Todo dispuesto, se esperó a los días
más fértiles de su ciclo lunar y una luminosa mañana doña Bobita se retiró a su
recámara. Asistida por dueñas y sirvientas, hizo sus oraciones y, preparada
para la operación, desnuda de cintura para abajo, se tendió en el lecho con la
cara tapada para ocultar su vergüenza. Cuando salieron las mujeres entró el
grupo de médicos y don Pánfilo. Éste se echó junto a su esposa, quien con las
piernas abiertas y las rodillas dobladas esperaba la siembra de su simiente.

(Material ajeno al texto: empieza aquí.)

**src/dual_channel_pid_controller_core_defines.svh**
```systemverilog
// Assertion helpers shared by the controller RTL.
// Each macro expects clk_i and rst_ni to be visible where it is used.
`ifndef DUAL_CHANNEL_PID_CONTROLLER_CORE_DEFINES_SVH
`define DUAL_CHANNEL_PID_CONTROLLER_CORE_DEFINES_SVH

// Same-cycle implication.
`define DCPID_ASSERT_IMPLY(label, ante, cons, msg) \
  label: assert property (@(posedge clk_i) disable iff (!rst_ni) (ante) |-> (cons)) \
    else $error(msg);

// Next-cycle implication.
`define DCPID_ASSERT_NEXT(label, ante, cons, msg) \
  label: assert property (@(posedge clk_i) disable iff (!rst_ni) (ante) |=> (cons)) \
    else $error(msg);

`endif

```
**src/dcpid_pkg.sv**
```systemverilog
package dcpid_pkg;

  // Number of control channels with their own integral and previous error.
  localparam int Channels = 2;
  localparam int ChanIdxW = (Channels > 1) ? $clog2(Channels) : 1;

  typedef logic [ChanIdxW-1:0] chan_idx_t;

  localparam int FracBits = 16;
  localparam int PeriodMs = 500;
  localparam int LimitInt = 100;

  localparam logic signed [23:0] DriveMax = 24'(LimitInt * (1 << FracBits));
  localparam logic signed [23:0] DriveMin = -DriveMax;

  // Derivative scaling divides by PeriodMs * 2^FracBits. The power-of-two part
  // (2^FracBits * 4) is a shift; the odd remainder 125 is done by a reciprocal.
  localparam int DivShift   = FracBits + 2;
  localparam int DivOdd     = PeriodMs / 4;
  localparam int DivNumW    = 64 - DivShift;
  localparam int RecipShift = DivNumW + 7;
  localparam logic [63:0] DivRecip =
      ((64'd1 << RecipShift) + 64'(DivOdd - 1)) / 64'(DivOdd);
  localparam logic [22:0] RecipHi = DivRecip[46:24];
  localparam logic [23:0] RecipLo = DivRecip[23:0];

  // Configuration register indexes.
  typedef enum logic [1:0] {
    RegSetpoint  = 2'd0,
    RegGainProp  = 2'd1,
    RegGainInteg = 2'd2,
    RegGainDeriv = 2'd3
  } cfg_reg_e;

  localparam logic signed [31:0] SetpointRst  = 32'sd0;
  localparam logic signed [31:0] GainPropRst  = 32'sd32768;
  localparam logic signed [31:0] GainIntegRst = 32'sd3277;
  localparam logic signed [31:0] GainDerivRst = 32'sd2621440;

  // Error stage result.
  typedef struct packed {
    logic signed [32:0] err;
    logic signed [23:0] integ;
    logic [32:0]        dmag;
    logic               dneg;
  } s1_t;

  // Product stage result.
  typedef struct packed {
    logic signed [64:0] prod_p;
    logic signed [55:0] prod_i;
    logic [63:0]        prod_d;
    logic               dneg;
  } s2_t;

  // Scaled terms, ready to be summed.
  typedef struct packed {
    logic signed [48:0] term_p;
    logic signed [48:0] term_i;
    logic [39:0]        dquot;
    logic               dneg;
  } s4_t;

endpackage

```
**src/dcpid_scale.sv**
```systemverilog
module dcpid_scale (
  input  logic           clk_i,
  input  logic           load3_i,
  input  logic           load4_i,
  input  dcpid_pkg::s2_t s2_i,
  output dcpid_pkg::s4_t s4_o
);

  typedef struct packed {
    logic signed [48:0] term_p;
    logic signed [48:0] term_i;
    logic [45:0]        pp_hh;
    logic [46:0]        pp_hl;
    logic [45:0]        pp_lh;
    logic [46:0]        pp_ll;
    logic               dneg;
  } s3_t;

  logic [64:0]    pbias;
  logic [63:0]    xi, ibias;
  logic [45:0]    num;
  logic [92:0]    dsum;
  s3_t            s3_d, s3_q;
  dcpid_pkg::s4_t s4_d, s4_q;

  // Truncation toward zero: negative values get 2^16 - 1 added before the shift.
  always_comb begin
    pbias = s2_i.prod_p + (s2_i.prod_p[64] ? 65'((1 << dcpid_pkg::FracBits) - 1) : 65'd0);
    xi    = {{8{s2_i.prod_i[55]}}, s2_i.prod_i} * 64'(dcpid_pkg::PeriodMs);
    ibias = xi + (xi[63] ? 64'((1 << dcpid_pkg::FracBits) - 1) : 64'd0);

    num = s2_i.prod_d[63:dcpid_pkg::DivShift];

    s3_d.term_p = pbias[64:dcpid_pkg::FracBits];
    s3_d.term_i = {ibias[63], ibias[63:dcpid_pkg::FracBits]};
    s3_d.pp_hh  = num[45:23] * dcpid_pkg::RecipHi;
    s3_d.pp_hl  = num[45:23] * dcpid_pkg::RecipLo;
    s3_d.pp_lh  = num[22:0] * dcpid_pkg::RecipHi;
    s3_d.pp_ll  = num[22:0] * dcpid_pkg::RecipLo;
    s3_d.dneg   = s2_i.dneg;
  end

  always_ff @(posedge clk_i) begin
    if (load3_i) begin
      s3_q <= s3_d;
    end
  end

  // Reassemble the reciprocal product; its top bits are the exact quotient.
  always_comb begin
    dsum = 93'({s3_q.pp_hh, 47'd0}) + 93'({s3_q.pp_hl, 23'd0})
         + 93'({s3_q.pp_lh, 24'd0}) + 93'(s3_q.pp_ll);

    s4_d.term_p = s3_q.term_p;
    s4_d.term_i = s3_q.term_i;
    s4_d.dquot  = dsum[92:dcpid_pkg::RecipShift];
    s4_d.dneg   = s3_q.dneg;
  end

  always_ff @(posedge clk_i) begin
    if (load4_i) begin
      s4_q <= s4_d;
    end
  end

  assign s4_o = s4_q;

endmodule

```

Una ayudante especializada se empleó entonces en don Pánfilo hasta que con toda
suerte de masajes consiguió ordeñarlo, la semilla se recogió en una probeta de
la que pasó a una cánula de oro, Samaya introdujo el tubito en la vulva de la
dama y, agachándose hasta poner su cabeza entre los muslos de ésta, sopló con
fuerza para inyectar la simiente lo más dentro posible del vientre de doña
Bobita. La operación se repitió por varios días y así al mes siguiente y al
otro. Por fin, a la quinta luna, a la señora no le acudieron las sangres
lunares; estaba encinta.
El embarazo se anunció a bombo y
platillo, hubo fiestas y banquetes, a los que, por supuesto, estuvieron
invitados los médicos, como autores de aquel milagroso prodigio.
- ¡Lo conseguimos! Gracias a Dios, lo
conseguimos –exclamó el jefe médico, en un aparte con el rabino Samaya.
- Gracias a Dios… y a Pichaprieta. ¿No os parece? Sin su
fértil semilla, ese campo hubiese permanecido en barbecho.
- ¡Cierto! Mas… seamos discretos pues,
si el conde llegase a conocer que su descendencia la deberá a ese cazurro,
nuestras cabezas no valdrían una blanca.
El anterior relato aparece en mi libro “Cuentos del condestable”,
publicado en 2010. En él se narra, bajo un prisma humorístico, el primer método
de inseminación artificial de que se tiene conocimiento y que la tradición
legendaria dice que practicaba un afamado médico del Siglo XV, el rabino Samaya
Lubel. Según esa tradición, una de las damas que se benefició de su avanzada
ciencia fue precisamente la reina doña Juana, 2ª esposa del rey Enrique IV de
Castilla, conocido como “el Impotente”.
El fruto de la misma sería Juana “La Beltraneja”, aunque tal sobrenombre
se debe a que sus contemporáneos la creyeron hija de Beltrán de la Cueva, y que
provocó una guerra civil por la sucesión al trono. Precisamente en la
actualidad TVE está emitiendo la serie “Isabel”, que trata de esos temas y en
cuyo capitulo primero se vio la inseminación.